====== Provided information

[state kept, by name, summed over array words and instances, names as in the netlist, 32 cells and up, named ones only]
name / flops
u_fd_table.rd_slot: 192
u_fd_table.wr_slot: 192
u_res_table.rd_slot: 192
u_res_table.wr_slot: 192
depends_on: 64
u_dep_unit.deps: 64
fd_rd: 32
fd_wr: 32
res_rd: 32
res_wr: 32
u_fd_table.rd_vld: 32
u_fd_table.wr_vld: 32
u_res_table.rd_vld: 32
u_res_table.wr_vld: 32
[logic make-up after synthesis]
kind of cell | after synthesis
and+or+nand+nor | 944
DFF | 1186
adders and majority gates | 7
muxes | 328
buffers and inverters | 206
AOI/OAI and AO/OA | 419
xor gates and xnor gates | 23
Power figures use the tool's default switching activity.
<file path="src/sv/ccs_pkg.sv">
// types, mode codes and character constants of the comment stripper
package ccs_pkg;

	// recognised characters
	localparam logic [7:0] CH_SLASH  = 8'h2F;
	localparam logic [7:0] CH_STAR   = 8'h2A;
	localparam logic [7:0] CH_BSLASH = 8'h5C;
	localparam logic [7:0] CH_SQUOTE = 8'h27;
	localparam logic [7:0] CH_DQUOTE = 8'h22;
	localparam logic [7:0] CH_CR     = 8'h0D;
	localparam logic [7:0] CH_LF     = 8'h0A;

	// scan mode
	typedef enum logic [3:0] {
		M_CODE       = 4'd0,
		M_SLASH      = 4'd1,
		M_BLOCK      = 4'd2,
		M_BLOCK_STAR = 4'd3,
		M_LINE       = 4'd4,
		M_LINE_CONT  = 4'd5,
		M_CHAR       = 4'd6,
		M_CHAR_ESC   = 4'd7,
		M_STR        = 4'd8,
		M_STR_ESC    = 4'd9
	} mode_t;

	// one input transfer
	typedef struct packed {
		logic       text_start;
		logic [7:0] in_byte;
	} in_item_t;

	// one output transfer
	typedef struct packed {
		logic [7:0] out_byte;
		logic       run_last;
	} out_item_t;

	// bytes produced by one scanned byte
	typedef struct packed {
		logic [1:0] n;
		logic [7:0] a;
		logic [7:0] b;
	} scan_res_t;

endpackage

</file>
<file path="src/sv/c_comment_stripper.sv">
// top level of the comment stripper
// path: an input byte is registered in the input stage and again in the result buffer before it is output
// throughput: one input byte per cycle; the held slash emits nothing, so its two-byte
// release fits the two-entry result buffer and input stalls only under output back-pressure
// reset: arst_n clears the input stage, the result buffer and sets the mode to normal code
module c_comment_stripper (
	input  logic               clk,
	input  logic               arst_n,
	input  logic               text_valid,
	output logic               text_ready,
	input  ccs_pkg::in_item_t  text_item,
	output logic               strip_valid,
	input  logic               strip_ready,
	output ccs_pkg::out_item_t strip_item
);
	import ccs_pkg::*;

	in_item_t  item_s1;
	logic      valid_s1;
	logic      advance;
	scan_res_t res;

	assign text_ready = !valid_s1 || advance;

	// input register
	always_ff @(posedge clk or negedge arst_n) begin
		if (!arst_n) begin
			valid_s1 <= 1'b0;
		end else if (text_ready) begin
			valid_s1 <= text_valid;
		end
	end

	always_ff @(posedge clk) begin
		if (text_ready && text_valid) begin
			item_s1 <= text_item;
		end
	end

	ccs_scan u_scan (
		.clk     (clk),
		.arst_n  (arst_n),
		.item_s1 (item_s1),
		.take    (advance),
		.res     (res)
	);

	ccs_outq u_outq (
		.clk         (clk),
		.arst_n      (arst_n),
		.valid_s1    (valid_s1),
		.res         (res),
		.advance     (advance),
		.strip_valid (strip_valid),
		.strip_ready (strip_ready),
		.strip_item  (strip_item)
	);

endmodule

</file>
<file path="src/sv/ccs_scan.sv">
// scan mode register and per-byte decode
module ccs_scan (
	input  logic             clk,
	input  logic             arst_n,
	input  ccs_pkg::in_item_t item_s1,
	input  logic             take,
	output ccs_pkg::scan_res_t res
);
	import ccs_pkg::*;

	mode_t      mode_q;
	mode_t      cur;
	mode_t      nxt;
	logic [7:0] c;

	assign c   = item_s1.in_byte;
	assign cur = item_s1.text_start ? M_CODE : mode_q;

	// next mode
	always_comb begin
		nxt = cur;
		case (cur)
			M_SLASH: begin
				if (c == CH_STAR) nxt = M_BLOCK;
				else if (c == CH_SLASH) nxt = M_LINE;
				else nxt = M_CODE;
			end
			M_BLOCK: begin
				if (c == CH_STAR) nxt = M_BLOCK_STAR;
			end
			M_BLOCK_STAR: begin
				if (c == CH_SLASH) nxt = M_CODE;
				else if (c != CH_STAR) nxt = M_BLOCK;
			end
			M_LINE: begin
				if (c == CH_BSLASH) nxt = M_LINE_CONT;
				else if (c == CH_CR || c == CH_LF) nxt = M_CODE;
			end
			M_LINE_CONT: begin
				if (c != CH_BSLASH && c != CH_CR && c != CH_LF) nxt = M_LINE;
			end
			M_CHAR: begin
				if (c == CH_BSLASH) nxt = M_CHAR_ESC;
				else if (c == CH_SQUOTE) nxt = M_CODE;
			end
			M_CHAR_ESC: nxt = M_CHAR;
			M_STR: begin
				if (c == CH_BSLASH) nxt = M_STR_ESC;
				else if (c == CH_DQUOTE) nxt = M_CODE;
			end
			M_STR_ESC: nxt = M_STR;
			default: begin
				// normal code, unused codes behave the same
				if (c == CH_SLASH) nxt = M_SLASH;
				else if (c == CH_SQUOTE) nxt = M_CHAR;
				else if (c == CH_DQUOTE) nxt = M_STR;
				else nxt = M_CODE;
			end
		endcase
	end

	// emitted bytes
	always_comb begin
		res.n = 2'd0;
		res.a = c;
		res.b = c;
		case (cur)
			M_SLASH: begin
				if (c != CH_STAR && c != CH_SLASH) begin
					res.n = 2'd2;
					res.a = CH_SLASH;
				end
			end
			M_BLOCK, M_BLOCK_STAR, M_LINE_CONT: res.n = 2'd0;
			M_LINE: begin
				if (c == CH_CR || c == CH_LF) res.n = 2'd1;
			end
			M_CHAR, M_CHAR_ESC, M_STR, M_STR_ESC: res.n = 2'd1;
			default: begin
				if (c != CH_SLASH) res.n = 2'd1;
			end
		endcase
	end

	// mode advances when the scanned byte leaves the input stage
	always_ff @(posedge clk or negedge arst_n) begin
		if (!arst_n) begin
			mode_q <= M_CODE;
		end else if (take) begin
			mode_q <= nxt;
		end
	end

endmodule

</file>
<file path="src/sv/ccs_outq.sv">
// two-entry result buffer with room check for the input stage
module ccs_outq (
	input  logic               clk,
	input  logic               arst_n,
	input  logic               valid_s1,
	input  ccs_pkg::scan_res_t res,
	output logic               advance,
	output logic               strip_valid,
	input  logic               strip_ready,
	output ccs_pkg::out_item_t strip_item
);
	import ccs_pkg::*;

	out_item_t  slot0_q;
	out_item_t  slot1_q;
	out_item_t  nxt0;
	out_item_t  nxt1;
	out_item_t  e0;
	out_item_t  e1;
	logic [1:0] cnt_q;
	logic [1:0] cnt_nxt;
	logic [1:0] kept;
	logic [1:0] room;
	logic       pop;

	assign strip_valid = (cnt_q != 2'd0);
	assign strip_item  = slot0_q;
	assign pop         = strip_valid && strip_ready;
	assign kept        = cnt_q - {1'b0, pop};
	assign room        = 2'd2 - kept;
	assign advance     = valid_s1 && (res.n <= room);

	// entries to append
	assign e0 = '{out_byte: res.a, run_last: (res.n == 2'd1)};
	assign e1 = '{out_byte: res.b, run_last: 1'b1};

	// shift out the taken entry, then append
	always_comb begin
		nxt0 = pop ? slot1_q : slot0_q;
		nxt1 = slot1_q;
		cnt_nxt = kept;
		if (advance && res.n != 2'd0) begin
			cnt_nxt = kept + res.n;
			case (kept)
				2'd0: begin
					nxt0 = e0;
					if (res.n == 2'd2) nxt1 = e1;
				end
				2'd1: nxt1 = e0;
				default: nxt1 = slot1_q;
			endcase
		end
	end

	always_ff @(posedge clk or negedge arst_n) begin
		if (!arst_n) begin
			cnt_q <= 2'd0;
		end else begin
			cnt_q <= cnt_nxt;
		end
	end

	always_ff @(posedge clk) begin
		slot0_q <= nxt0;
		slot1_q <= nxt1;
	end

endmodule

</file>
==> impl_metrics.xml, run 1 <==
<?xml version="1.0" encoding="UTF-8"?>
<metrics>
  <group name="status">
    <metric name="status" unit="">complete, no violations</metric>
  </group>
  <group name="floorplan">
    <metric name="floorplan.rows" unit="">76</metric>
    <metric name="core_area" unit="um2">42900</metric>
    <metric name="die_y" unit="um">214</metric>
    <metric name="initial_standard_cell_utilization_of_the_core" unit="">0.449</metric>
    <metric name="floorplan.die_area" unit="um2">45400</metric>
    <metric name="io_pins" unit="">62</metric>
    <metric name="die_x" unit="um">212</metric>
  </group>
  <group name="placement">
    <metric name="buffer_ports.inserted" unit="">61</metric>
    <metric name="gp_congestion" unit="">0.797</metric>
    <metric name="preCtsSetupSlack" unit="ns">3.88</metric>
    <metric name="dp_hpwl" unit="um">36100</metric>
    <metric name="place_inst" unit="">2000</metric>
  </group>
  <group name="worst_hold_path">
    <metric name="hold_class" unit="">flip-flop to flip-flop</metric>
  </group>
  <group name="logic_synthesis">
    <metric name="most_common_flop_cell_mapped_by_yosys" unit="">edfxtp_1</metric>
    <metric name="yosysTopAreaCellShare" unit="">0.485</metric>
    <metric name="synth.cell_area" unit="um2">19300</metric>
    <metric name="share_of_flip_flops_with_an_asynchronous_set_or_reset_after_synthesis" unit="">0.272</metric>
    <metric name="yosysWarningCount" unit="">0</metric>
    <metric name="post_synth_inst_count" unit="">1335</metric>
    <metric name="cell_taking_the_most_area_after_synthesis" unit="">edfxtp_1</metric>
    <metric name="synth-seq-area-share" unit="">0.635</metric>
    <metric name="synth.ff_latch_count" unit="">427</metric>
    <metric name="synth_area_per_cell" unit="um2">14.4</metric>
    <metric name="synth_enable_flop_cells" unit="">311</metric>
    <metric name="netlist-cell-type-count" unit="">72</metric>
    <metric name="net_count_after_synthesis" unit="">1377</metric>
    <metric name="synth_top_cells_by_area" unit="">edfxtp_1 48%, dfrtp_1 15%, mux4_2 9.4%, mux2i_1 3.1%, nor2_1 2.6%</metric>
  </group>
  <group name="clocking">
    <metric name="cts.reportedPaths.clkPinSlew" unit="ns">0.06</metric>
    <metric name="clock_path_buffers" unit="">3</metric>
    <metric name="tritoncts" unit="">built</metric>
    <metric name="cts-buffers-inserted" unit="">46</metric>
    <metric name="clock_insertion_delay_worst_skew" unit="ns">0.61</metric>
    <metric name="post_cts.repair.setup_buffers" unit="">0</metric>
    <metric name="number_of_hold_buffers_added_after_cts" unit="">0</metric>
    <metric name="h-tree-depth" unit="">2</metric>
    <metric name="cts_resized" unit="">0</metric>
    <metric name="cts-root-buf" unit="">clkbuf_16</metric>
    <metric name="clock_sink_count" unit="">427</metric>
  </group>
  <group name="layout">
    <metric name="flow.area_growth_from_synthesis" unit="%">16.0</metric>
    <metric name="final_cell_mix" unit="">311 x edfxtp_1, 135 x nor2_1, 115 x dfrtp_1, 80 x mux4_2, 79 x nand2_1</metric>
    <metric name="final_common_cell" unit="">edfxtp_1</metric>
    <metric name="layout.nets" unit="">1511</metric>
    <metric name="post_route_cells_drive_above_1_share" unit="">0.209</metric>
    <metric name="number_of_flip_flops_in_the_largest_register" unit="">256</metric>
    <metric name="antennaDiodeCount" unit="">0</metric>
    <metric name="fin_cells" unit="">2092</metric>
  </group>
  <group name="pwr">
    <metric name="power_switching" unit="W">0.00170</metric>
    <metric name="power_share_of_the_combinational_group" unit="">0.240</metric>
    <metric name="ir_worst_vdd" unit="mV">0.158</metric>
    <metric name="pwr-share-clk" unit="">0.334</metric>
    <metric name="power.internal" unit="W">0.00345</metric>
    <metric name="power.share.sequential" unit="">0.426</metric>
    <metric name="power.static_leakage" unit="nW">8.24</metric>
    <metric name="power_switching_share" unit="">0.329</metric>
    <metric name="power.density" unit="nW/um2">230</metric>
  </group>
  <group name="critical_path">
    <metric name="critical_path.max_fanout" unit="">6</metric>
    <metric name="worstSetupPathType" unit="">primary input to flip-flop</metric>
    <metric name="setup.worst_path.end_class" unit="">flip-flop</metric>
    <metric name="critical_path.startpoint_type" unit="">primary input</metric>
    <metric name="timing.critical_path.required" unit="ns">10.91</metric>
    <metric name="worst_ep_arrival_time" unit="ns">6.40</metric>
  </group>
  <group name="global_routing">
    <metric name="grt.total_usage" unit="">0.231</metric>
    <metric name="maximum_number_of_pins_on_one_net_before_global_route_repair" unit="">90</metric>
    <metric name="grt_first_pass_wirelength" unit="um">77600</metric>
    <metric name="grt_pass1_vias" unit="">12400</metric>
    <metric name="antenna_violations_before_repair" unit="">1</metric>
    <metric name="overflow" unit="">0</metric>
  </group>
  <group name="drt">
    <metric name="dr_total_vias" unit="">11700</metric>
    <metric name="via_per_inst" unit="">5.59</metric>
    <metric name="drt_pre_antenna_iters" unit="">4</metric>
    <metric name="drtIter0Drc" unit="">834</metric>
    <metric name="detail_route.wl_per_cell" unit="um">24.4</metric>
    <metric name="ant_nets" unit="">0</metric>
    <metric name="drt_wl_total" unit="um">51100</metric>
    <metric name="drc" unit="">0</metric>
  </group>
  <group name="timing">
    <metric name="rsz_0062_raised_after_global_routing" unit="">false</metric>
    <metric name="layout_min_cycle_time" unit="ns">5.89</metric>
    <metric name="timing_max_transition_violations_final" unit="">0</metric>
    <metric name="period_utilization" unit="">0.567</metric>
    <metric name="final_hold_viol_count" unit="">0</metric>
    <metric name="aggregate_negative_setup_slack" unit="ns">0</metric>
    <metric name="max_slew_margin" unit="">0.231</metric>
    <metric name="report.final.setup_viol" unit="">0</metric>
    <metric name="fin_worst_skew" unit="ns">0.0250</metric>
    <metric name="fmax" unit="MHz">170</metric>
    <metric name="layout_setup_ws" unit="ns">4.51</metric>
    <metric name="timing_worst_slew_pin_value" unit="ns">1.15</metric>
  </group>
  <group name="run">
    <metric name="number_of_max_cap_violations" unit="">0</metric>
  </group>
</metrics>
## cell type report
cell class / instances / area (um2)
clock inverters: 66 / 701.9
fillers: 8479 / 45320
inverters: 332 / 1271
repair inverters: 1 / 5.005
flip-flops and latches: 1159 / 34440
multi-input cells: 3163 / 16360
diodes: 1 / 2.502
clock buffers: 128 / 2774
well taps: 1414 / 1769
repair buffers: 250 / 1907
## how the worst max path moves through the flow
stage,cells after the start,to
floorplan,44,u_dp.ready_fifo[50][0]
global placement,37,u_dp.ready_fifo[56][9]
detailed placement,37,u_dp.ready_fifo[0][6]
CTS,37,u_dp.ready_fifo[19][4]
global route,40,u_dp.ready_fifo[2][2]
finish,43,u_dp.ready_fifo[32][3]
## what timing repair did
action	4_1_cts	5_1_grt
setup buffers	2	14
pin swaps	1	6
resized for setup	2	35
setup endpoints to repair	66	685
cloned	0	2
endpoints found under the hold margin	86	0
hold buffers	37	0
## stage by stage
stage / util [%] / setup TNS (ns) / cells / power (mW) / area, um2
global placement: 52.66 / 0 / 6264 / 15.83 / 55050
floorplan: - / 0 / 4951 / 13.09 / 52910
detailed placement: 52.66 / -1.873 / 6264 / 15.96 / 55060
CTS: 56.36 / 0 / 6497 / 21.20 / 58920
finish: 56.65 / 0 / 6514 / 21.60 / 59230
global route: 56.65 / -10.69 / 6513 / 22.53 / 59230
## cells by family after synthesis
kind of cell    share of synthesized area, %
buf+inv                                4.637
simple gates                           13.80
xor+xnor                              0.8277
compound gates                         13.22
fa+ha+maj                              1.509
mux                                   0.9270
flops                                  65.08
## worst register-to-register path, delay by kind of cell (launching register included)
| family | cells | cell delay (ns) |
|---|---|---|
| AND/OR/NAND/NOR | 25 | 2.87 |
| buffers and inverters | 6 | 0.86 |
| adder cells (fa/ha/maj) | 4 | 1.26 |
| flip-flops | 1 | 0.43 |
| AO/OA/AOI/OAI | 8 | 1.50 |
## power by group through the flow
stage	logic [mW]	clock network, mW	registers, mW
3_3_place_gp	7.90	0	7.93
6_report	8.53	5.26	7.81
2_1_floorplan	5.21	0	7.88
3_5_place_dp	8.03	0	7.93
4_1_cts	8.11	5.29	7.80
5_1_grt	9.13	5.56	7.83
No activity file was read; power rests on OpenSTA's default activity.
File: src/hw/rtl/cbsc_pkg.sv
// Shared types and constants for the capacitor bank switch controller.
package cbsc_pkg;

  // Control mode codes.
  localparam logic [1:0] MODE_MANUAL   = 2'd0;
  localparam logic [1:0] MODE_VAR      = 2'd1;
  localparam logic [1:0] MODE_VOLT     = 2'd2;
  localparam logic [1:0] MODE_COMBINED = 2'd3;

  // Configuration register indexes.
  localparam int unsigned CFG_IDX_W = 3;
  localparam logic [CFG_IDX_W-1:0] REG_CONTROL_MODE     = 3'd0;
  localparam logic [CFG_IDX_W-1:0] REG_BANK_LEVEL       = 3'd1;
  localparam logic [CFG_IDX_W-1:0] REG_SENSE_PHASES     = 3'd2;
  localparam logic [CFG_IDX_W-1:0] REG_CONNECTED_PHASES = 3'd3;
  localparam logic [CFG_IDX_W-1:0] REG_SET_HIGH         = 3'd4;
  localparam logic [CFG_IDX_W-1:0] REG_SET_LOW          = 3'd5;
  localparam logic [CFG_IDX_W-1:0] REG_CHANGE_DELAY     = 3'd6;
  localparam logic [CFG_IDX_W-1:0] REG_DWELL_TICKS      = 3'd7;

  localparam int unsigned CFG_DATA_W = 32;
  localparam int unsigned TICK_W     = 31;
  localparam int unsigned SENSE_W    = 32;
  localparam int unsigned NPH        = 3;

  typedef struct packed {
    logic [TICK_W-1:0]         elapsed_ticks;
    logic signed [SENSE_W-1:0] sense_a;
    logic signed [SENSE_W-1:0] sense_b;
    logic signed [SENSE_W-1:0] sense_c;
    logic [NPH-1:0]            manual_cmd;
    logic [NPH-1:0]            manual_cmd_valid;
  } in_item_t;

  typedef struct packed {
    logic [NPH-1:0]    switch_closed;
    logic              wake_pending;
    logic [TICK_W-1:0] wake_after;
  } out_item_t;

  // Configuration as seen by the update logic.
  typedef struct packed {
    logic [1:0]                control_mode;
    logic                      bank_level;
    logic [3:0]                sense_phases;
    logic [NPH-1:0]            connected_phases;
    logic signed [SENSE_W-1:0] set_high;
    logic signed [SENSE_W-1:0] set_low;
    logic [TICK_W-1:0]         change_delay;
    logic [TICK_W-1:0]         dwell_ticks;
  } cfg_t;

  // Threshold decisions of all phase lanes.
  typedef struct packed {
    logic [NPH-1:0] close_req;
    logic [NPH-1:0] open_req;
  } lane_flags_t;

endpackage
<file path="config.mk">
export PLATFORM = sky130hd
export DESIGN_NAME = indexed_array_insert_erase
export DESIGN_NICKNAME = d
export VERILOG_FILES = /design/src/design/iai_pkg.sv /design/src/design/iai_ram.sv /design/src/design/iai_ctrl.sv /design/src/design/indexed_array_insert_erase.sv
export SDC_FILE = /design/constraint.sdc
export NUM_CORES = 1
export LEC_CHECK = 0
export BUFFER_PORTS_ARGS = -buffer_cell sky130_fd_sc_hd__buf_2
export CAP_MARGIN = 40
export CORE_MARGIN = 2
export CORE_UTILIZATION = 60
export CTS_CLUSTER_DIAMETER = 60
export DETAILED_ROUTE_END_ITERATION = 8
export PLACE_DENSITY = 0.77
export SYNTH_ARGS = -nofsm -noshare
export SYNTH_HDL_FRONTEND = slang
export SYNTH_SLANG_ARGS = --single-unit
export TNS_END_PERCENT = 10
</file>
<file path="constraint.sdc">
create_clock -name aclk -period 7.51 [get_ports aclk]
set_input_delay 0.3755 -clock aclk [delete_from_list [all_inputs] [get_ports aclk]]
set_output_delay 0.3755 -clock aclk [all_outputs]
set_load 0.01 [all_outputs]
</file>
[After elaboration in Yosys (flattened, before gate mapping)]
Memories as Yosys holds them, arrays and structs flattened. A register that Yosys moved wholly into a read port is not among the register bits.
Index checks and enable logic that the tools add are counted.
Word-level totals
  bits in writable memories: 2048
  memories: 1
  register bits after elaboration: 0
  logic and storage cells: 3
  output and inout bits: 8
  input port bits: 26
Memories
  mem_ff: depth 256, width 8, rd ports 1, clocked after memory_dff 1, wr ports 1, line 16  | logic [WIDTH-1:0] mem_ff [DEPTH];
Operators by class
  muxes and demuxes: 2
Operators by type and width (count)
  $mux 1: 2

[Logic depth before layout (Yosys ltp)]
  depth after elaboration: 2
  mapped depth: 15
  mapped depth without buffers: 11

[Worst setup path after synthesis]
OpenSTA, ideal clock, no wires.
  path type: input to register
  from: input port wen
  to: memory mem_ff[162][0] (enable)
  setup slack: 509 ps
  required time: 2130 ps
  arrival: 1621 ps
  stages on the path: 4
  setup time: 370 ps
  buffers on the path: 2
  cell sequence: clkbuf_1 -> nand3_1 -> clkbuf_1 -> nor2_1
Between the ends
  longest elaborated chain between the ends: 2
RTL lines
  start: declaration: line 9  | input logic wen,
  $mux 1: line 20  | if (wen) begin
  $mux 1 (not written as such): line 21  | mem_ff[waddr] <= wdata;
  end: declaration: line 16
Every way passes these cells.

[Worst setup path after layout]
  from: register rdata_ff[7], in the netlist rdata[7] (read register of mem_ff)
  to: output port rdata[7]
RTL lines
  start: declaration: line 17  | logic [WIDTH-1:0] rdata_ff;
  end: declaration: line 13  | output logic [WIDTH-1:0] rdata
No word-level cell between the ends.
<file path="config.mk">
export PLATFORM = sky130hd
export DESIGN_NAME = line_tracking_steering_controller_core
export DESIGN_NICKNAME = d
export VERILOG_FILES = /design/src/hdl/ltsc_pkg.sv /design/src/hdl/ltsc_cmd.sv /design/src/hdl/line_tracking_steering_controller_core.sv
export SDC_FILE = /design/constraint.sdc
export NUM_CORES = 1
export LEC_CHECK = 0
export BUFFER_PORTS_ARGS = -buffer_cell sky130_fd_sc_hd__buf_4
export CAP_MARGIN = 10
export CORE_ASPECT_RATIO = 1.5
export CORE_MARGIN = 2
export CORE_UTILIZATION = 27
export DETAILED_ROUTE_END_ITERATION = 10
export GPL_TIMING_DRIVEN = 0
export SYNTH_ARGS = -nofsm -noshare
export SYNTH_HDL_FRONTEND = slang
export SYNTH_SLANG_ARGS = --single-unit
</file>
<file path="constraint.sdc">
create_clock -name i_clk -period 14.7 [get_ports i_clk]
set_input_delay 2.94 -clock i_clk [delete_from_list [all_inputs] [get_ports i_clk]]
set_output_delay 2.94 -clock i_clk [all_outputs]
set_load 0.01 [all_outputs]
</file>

============

Copy the entries word for word. Start at the first line and end with the line containing "xor gates and xnor gates | 23".

[state kept, by name, summed over array words and instances, names as in the netlist, 32 cells and up, named ones only]
name / flops
u_fd_table.rd_slot: 192
u_fd_table.wr_slot: 192
u_res_table.rd_slot: 192
u_res_table.wr_slot: 192
depends_on: 64
u_dep_unit.deps: 64
fd_rd: 32
fd_wr: 32
res_rd: 32
res_wr: 32
u_fd_table.rd_vld: 32
u_fd_table.wr_vld: 32
u_res_table.rd_vld: 32
u_res_table.wr_vld: 32
[logic make-up after synthesis]
kind of cell | after synthesis
and+or+nand+nor | 944
DFF | 1186
adders and majority gates | 7
muxes | 328
buffers and inverters | 206
AOI/OAI and AO/OA | 419
xor gates and xnor gates | 23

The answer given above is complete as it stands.